Cuando han cerrado los templos y han prohibido las procesiones, la “gente de Iglesia” no sabía qué hacer. Según los Evangelios, Jesús no mandó construir un templo. Ni organizó procesiones. Y, sin embargo, la imagen de Jesucristo es probablemente la imagen mundial más conocida y presente en el mundo. ¿Qué nos viene a decir todo esto?
Me limito al cristianismo. Lo que puedo decir, desde mi avanzada edad, es que el acontecimiento más importante, que se ha vivido en la Iglesia, desde la segunda guerra mundial hasta este momento, ha sido el Concilio Vaticano II (1962-1965). Sin embargo, este acontecimiento tan importante, ¿ha sido el más influyente?
Paradójicamente, más influyente que el Concilio, para el futuro de la Iglesia, está siendo, no el Concilio, sino la crisis del clero. Una crisis, que estamos palpando, sintiendo y viviendo, cada día con más fuerza, precisamente por causa de la pandemia que nos azota, sobre todo a los mayores.
¿Por qué digo que la crisis del clero va a ser más determinante, para el futuro de la Iglesia, que las decisiones de gobierno que tomó el Concilio? Porque el Concilio dijo muchas cosas sobre la teología de la Iglesia y su presencia en el mundo. Pero, en realidad, modificó muy pocas cosas importantes, para el cambio que la Iglesia necesitaba –y sigue necesitando– para tener una presencia influyente en este mundo y en la sociedad en que vivimos. Lo estamos palpando: la pandemia, no sólo ha marginado a la religión y a la Iglesia, sino que además está dejando patente que una situación tan grave como ésta, ni necesita la religión, ni necesita a la Iglesia, tal como religión e Iglesia vienen funcionando desde hace siglos.
¿Cabe decir –como escapatoria– que, ni la religión ni la Iglesia, están en este mundo para resolver (o ayudar a resolver) situaciones y crisis como la que estamos padeciendo? Entonces, ¿para qué están en este mundo la religión y la Iglesia? ¿para que seamos “buenos” y “vayamos al cielo”? Eso, por supuesto. Pero, ¿eso es todo?
Vuelvo a lo que he dicho antes.

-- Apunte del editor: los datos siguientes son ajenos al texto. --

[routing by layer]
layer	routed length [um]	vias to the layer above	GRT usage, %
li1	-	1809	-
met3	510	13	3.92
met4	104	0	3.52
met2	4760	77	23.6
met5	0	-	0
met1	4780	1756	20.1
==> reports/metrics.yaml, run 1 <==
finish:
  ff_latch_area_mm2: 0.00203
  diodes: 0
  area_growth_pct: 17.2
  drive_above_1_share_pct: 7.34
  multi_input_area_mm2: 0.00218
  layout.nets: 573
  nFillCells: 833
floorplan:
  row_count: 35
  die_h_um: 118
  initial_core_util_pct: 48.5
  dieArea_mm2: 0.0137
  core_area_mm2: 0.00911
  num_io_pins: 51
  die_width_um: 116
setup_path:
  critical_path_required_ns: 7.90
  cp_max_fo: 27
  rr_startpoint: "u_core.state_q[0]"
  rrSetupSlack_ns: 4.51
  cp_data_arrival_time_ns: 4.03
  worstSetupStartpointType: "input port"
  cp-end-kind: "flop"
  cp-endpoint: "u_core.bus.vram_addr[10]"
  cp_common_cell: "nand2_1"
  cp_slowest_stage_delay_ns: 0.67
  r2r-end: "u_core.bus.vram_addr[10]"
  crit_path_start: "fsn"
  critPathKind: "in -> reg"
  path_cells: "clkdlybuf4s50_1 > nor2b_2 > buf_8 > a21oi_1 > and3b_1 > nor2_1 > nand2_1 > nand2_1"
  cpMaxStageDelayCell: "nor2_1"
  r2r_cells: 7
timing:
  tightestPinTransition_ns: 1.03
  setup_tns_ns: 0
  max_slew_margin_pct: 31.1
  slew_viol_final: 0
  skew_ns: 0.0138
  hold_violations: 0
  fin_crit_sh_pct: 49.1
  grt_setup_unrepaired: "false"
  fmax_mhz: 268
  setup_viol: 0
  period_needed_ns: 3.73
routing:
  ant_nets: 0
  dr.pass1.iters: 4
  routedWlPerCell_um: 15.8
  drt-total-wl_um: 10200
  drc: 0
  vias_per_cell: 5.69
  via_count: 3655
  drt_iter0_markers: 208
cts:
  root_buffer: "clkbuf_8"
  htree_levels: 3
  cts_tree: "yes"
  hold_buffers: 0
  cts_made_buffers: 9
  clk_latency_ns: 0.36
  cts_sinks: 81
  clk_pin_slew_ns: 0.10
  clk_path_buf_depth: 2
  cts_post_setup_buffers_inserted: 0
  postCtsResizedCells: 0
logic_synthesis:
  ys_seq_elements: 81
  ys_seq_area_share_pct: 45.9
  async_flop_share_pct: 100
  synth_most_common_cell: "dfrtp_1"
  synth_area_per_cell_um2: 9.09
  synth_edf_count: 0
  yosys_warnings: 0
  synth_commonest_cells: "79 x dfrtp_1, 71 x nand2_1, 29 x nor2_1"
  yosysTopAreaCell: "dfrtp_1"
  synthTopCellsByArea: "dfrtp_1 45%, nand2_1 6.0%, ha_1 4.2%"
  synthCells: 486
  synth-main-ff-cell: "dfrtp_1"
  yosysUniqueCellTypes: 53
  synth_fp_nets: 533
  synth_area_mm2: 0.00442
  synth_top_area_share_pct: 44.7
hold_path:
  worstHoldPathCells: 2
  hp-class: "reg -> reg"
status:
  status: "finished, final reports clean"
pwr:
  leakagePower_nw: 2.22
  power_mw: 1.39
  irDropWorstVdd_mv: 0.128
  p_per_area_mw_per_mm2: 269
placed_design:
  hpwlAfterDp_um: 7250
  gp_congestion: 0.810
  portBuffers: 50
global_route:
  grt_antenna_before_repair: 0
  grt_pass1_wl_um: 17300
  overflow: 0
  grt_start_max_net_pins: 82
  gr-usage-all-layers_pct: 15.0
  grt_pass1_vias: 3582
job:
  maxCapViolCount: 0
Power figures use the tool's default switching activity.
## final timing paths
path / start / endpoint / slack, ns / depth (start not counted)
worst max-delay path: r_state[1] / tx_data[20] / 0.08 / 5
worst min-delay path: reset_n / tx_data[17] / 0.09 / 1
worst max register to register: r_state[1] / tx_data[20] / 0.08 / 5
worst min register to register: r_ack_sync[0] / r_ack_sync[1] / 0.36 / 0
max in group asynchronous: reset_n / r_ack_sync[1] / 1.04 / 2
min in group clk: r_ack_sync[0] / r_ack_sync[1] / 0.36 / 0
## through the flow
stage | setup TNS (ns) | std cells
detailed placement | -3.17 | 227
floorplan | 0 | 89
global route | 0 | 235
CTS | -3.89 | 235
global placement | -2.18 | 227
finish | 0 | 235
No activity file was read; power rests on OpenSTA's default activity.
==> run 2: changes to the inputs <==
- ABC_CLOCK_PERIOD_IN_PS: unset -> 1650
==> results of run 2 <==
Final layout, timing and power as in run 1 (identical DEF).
## config.mk

```make
export PLATFORM = sky130hd
export DESIGN_NAME = decode_split_rp
export DESIGN_NICKNAME = d
export VERILOG_FILES = /design/src/rtl/decode_split_rp.sv
export SDC_FILE = /design/constraint.sdc
export NUM_CORES = 1
export LEC_CHECK = 0
export ABC_AREA = 1
export BUFFER_PORTS_ARGS = -buffer_cell sky130_fd_sc_hd__buf_2
export CAP_MARGIN = 20
export CORE_ASPECT_RATIO = 0.75
export CORE_MARGIN = 2
export CORE_UTILIZATION = 23
export CTS_CLUSTER_SIZE = 8
export DETAILED_ROUTE_END_ITERATION = 10
export GPL_ROUTABILITY_DRIVEN = 0
export GPL_TIMING_DRIVEN = 0
export PLACE_DENSITY = 0.46
export RECOVER_POWER = 100
export SYNTH_ARGS = -nofsm -noshare
export SYNTH_HDL_FRONTEND = slang
export SYNTH_SLANG_ARGS = --single-unit
```

## constraint.sdc

```tcl
create_clock -name clk -period 5.5 [get_ports clk]
set_input_delay 0 -clock clk [delete_from_list [all_inputs] [get_ports clk]]
set_output_delay 0 -clock clk [all_outputs]
set_load 0.02 [all_outputs]
```
$ cat src/rtl/pid_pkg.sv
// pid_pkg: shared width derivations and signed saturation helper for the
// PID velocity controller.
//   err_w/derr_w : widths of the error and derivative terms
//   prod_w       : width of (zero-extended unsigned gain) * (signed value)
//   max_i        : integer maximum, used for the summing width
//   sat_s        : clamp a signed value into a signed field of width w
package pid_pkg;

  localparam int SHIFT_DEF = 0;

  function automatic int err_w(input int vw);
    return vw + 1;
  endfunction

  function automatic int derr_w(input int vw);
    return vw + 2;
  endfunction

  // The gain gets one extra zero bit so it multiplies as a signed operand.
  function automatic int prod_w(input int gw, input int xw);
    return gw + 1 + xw;
  endfunction

  function automatic int max_i(input int a, input int b);
    return (a > b) ? a : b;
  endfunction

  function automatic logic signed [63:0] sat_s(input logic signed [63:0] v,
                                               input int w);
    logic signed [63:0] hi;
    logic signed [63:0] lo;
    hi = (64'sd1 <<< (w - 1)) - 64'sd1;
    lo = -hi - 64'sd1;
    if (v > hi) return hi;
    if (v < lo) return lo;
    return v;
  endfunction

endpackage
$ cat config.mk
export PLATFORM = sky130hd
export DESIGN_NAME = capture_ctrl
export DESIGN_NICKNAME = d
export VERILOG_FILES = /design/src/rtl/capture_ctrl.sv
export SDC_FILE = /design/constraint.sdc
export NUM_CORES = 1
export LEC_CHECK = 0
export ABC_AREA = 1
export BUFFER_PORTS_ARGS = -buffer_cell sky130_fd_sc_hd__buf_2
export CAP_MARGIN = 20
export CORE_ASPECT_RATIO = 0.8
export CORE_MARGIN = 10
export CORE_UTILIZATION = 54
export CTS_CLUSTER_SIZE = 20
export DETAILED_ROUTE_END_ITERATION = 7
export GPL_ROUTABILITY_DRIVEN = 0
export PLACE_DENSITY_LB_ADDON = 0.2
export SYNTH_ARGS = -nofsm -noshare
export SYNTH_HDL_FRONTEND = slang
export SYNTH_SLANG_ARGS = --single-unit
$ cat constraint.sdc
create_clock -name clk -period 4.5 [get_ports clk]
set_input_delay 0 -clock clk [delete_from_list [all_inputs] [get_ports clk]]
set_output_delay 0 -clock clk [all_outputs]
set_load 0.03 [all_outputs]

Uno de los hechos más patentes, que estamos viviendo y se está agudizando con la actual crisis mundial, es que, además de la crisis sanitaria y de la crisis económica, estamos viviendo y palpando que el futuro de la Iglesia, tal como está organizada y como actúa en la actualidad, será relativamente pronto insostenible. ¿Por qué?
Porque el clero, tal como está legislado actualmente en la Iglesia católica, envejece y disminuye de manera que, dentro de pocos años, no habrá hombres célibes, suficientes y debidamente preparados, para que sea posible que todos los fieles cristianos puedan participar en la eucaristía, según la actual legislación de la Iglesia.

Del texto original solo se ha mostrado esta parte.